Susan had the uncomfortable feeling that she was doing something wrong, that she was trespassing, and that any moment she would be deservedly reprimanded, perhaps by Nancy Greenly’s arresting once again. Susan quickly decided that she would withhold further patient examination until after some serious reading.

With great effort at appearing nonchalant, Susan made her way over to the central desk. The charts were kept in a circular stainless steel file built into the counter top. With her left hand she began to turn the chart rack slowly. It squeaked painfully. Susan turned it more slowly. The squeak persisted.

“Can I help you?” asked June Shergood from behind Susan, causing her to start and to withdraw her hand as if she were a child caught at the cookie jar.

“I’d just like the chart,” said Susan, expecting some sour words from the nurse.

“What chart?” Shergood’s voice was pleasant.

“Nancy Greenly’s.

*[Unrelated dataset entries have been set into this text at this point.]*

`src/rtl/mips_seq_alu.sv`:
```
// mips_seq_alu: MIPS R-type ALU, 1-cycle arith/logic/shift; mult (and div/divu when MIPS_SEQ_ALU_DIV_EN is defined) iterate WIDTH cycles into HI/LO.
// Latency 1 cycle (WIDTH+1 for mult/div); start is ignored while busy, no queueing.
module mips_seq_alu #(
  parameter int WIDTH   = 32,
  parameter int SHAMT_W = $clog2(WIDTH)
) (
  input  logic               clk,
  input  logic               rst,
  input  logic               start,
  input  logic [5:0]         opcode,
  input  logic [5:0]         funct,
  input  logic [WIDTH-1:0]   inp1,
  input  logic [WIDTH-1:0]   inp2,
  input  logic [SHAMT_W-1:0] shamt,
  output logic [WIDTH-1:0]   out,
  output logic               ovf,
  output logic [WIDTH-1:0]   hi,
  output logic [WIDTH-1:0]   lo,
  output logic               busy,
  output logic               done
);
  localparam int MSB = WIDTH - 1;
  localparam logic [SHAMT_W-1:0] LAST = SHAMT_W'(WIDTH - 1);
  localparam logic [5:0] F_SLL = 6'b000000, F_SRL = 6'b000010, F_SRA = 6'b000011,
                         F_SLLV = 6'b000100, F_SRLV = 6'b000110, F_SRAV = 6'b000111,
                         F_MFHI = 6'b010000, F_MFLO = 6'b010010,
                         F_MULT = 6'b011000, F_MULTU = 6'b011001,
                         F_DIV = 6'b011010, F_DIVU = 6'b011011,
                         F_ADD = 6'b100000, F_ADDU = 6'b100001, F_SUB = 6'b100010, F_SUBU = 6'b100011,
                         F_AND = 6'b100100, F_OR = 6'b100101, F_XOR = 6'b100110, F_NOR = 6'b100111,
                         F_SLT = 6'b101010, F_SLTU = 6'b101011;

  typedef enum logic [1:0] {S_IDLE, S_MUL, S_DIV} state_t;

  state_t               state_q, state_d;
  logic [WIDTH-1:0]     out_q, out_d, hi_q, hi_d, lo_q, lo_d, mcand_q, mcand_d;
  logic                 ovf_q, ovf_d, done_q, done_d, neg_q, neg_d;
  logic [SHAMT_W-1:0]   cnt_q, cnt_d;
  logic [2*WIDTH-1:0]   prod_q, prod_d, prod_step;
  logic [WIDTH:0]       psum;
  logic [WIDTH-1:0]     add_r, sub_r, mag1, mag2;
  logic                 sgn;

  assign add_r = inp1 + inp2;
  assign sub_r = inp1 - inp2;
  // funct[0]=0 selects the signed variant for both mult and div
  assign sgn   = ~funct[0];
  assign mag1  = (sgn && inp1[MSB]) ? -inp1 : inp1;
  assign mag2  = (sgn && inp2[MSB]) ? -inp2 : inp2;

  // prod_q holds {partial sum, remaining multiplier bits}; shift right one bit per cycle
  assign psum      = {1'b0, prod_q[2*WIDTH-1:WIDTH]} + {1'b0, (prod_q[0] ? mcand_q : {WIDTH{1'b0}})};
  assign prod_step = {psum, prod_q[WIDTH-1:1]};

`ifdef MIPS_SEQ_ALU_DIV_EN
  // Divide reuses prod_q as {remainder, dividend/quotient} and mcand_q as divisor
  logic                 rneg_q, rneg_d, qbit;
  logic [WIDTH:0]       rem_shift;
  logic [WIDTH-1:0]     rem_diff;
  logic [2*WIDTH-1:0]   div_step;

  assign rem_shift = {prod_q[2*WIDTH-1:WIDTH], prod_q[WIDTH-1]};
  assign qbit      = rem_shift >= {1'b0, mcand_q};
  assign rem_diff  = rem_shift[WIDTH-1:0] - mcand_q;
  assign div_step  = {(qbit ? rem_diff : rem_shift[WIDTH-1:0]), prod_q[WIDTH-2:0], qbit};
`endif

  always_comb begin
    state_d = state_q;
    out_d   = out_q;
    ovf_d   = ovf_q;
    hi_d    = hi_q;
    lo_d    = lo_q;
    done_d  = 1'b0;
    cnt_d   = cnt_q;
    prod_d  = prod_q;
    mcand_d = mcand_q;
    neg_d   = neg_q;
`ifdef MIPS_SEQ_ALU_DIV_EN
    rneg_d  = rneg_q;
`endif
    case (state_q)
      S_IDLE: if (start) begin
        done_d = 1'b1;
        out_d  = '0;
        ovf_d  = 1'b0;
        cnt_d  = '0;
        if (opcode == 6'b000000) begin
          case (funct)
            F_ADD:   begin
              out_d = add_r;
              ovf_d = (inp1[MSB] == inp2[MSB]) && (add_r[MSB] != inp1[MSB]);
            end
            F_ADDU:  out_d = add_r;
            F_SUB:   begin
              out_d = sub_r;
              ovf_d = (inp1[MSB] != inp2[MSB]) && (sub_r[MSB] != inp1[MSB]);
            end
            F_SUBU:  out_d = sub_r;
            F_AND:   out_d = inp1 & inp2;
            F_OR:    out_d = inp1 | inp2;
            F_XOR:   out_d = inp1 ^ inp2;
            F_NOR:   out_d = ~(inp1 | inp2);
            F_SLT:   out_d = {{(WIDTH-1){1'b0}}, $signed(inp1) < $signed(inp2)};
            F_SLTU:  out_d = {{(WIDTH-1){1'b0}}, inp1 < inp2};
            F_SLL:   out_d = inp2 << shamt;
            F_SRL:   out_d = inp2 >> shamt;
            F_SRA:   out_d = $signed(inp2) >>> shamt;
            F_SLLV:  out_d = inp2 << inp1[SHAMT_W-1:0];
            F_SRLV:  out_d = inp2 >> inp1[SHAMT_W-1:0];
            F_SRAV:  out_d = $signed(inp2) >>> inp1[SHAMT_W-1:0];
            F_MFHI:  out_d = hi_q;
            F_MFLO:  out_d = lo_q;
            F_MULT, F_MULTU: begin
              state_d = S_MUL;
              done_d  = 1'b0;
              out_d   = out_q;
              ovf_d   = ovf_q;
              mcand_d = mag1;
              prod_d  = {{WIDTH{1'b0}}, mag2};
              neg_d   = sgn & (inp1[MSB] ^ inp2[MSB]);
            end
`ifdef MIPS_SEQ_ALU_DIV_EN
            F_DIV, F_DIVU: begin
              state_d = S_DIV;
              done_d  = 1'b0;
              out_d   = out_q;
              ovf_d   = ovf_q;
              mcand_d = mag2;
              prod_d  = {{WIDTH{1'b0}}, mag1};
              // a zero divisor must leave the all-ones quotient un-negated
              neg_d   = sgn & (inp1[MSB] ^ inp2[MSB]) & (|inp2);
              rneg_d  = sgn & inp1[MSB];
            end
`endif
            default: ;
          endcase
        end
      end
      S_MUL: begin
        prod_d = prod_step;
        cnt_d  = cnt_q + SHAMT_W'(1);
        if (cnt_q == LAST) begin
          state_d      = S_IDLE;
          done_d       = 1'b1;
          {hi_d, lo_d} = neg_q ? -prod_step : prod_step;
        end
      end
`ifdef MIPS_SEQ_ALU_DIV_EN
      S_DIV: begin
        prod_d = div_step;
        cnt_d  = cnt_q + SHAMT_W'(1);
        if (cnt_q == LAST) begin
          state_d = S_IDLE;
          done_d  = 1'b1;
          lo_d    = neg_q  ? -div_step[WIDTH-1:0] : div_step[WIDTH-1:0];
          hi_d    = rneg_q ? -div_step[2*WIDTH-1:WIDTH] : div_step[2*WIDTH-1:WIDTH];
        end
      end
`endif
      default: state_d = S_IDLE;
    endcase
  end

  always_ff @(posedge clk or posedge rst) begin
    if (rst) begin
      state_q <= S_IDLE;
      out_q   <= '0;
      ovf_q   <= 1'b0;
      hi_q    <= '0;
      lo_q    <= '0;
      done_q  <= 1'b0;
      cnt_q   <= '0;
      prod_q  <= '0;
      mcand_q <= '0;
      neg_q   <= 1'b0;
`ifdef MIPS_SEQ_ALU_DIV_EN
      rneg_q  <= 1'b0;
`endif
    end else begin
      state_q <= state_d;
      out_q   <= out_d;
      ovf_q   <= ovf_d;
      hi_q    <= hi_d;
      lo_q    <= lo_d;
      done_q  <= done_d;
      cnt_q   <= cnt_d;
      prod_q  <= prod_d;
      mcand_q <= mcand_d;
      neg_q   <= neg_d;
`ifdef MIPS_SEQ_ALU_DIV_EN
      rneg_q  <= rneg_d;
`endif
    end
  end

  assign out  = out_q;
  assign ovf  = ovf_q;
  assign hi   = hi_q;
  assign lo   = lo_q;
  assign busy = (state_q != S_IDLE);
  assign done = done_q;
endmodule

```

I’m going to try to get an idea about her case so that I can participate in her care.”

June Shergood rummaged among the charts, coming up with Nancy Greenly’s. “You might find it easier to concentrate in there,” said Shergood with a smile, pointing toward a door.

Susan thanked her, welcoming the opportunity to withdraw. The door that Shergood had indicated opened into a tiny room ringed about with glass-faced, locked medicine cabinets. A counter top ran around three sides of the room, providing desk space. On the right was a sink, and in the left corner was the omnipresent coffeepot.

Susan sat down with the chart. Although Nancy Greenly had not been in the hospital for even two weeks, her chart was voluminous. That was usual for a case placed in the ICU. The elaborate, constant care generated reams of paper.

Susan took out the remains of her tuna sandwich and milk and poured herself a cup of coffee. Then she took out her notebook and removed a number of blank pages. She started to work. Unaccustomed to using a patient chart, she spent a few minutes figuring out its organization. The order sheets were first, followed by the graphs of the patient’s vital signs. Next was the history and physical examination dictated on the day of admission. The rest of the chart included the progress notes, the operative and anesthesia notes, the nurses’ notes, and the innumerable laboratory values, X-ray reports, and records of sundry tests and procedures.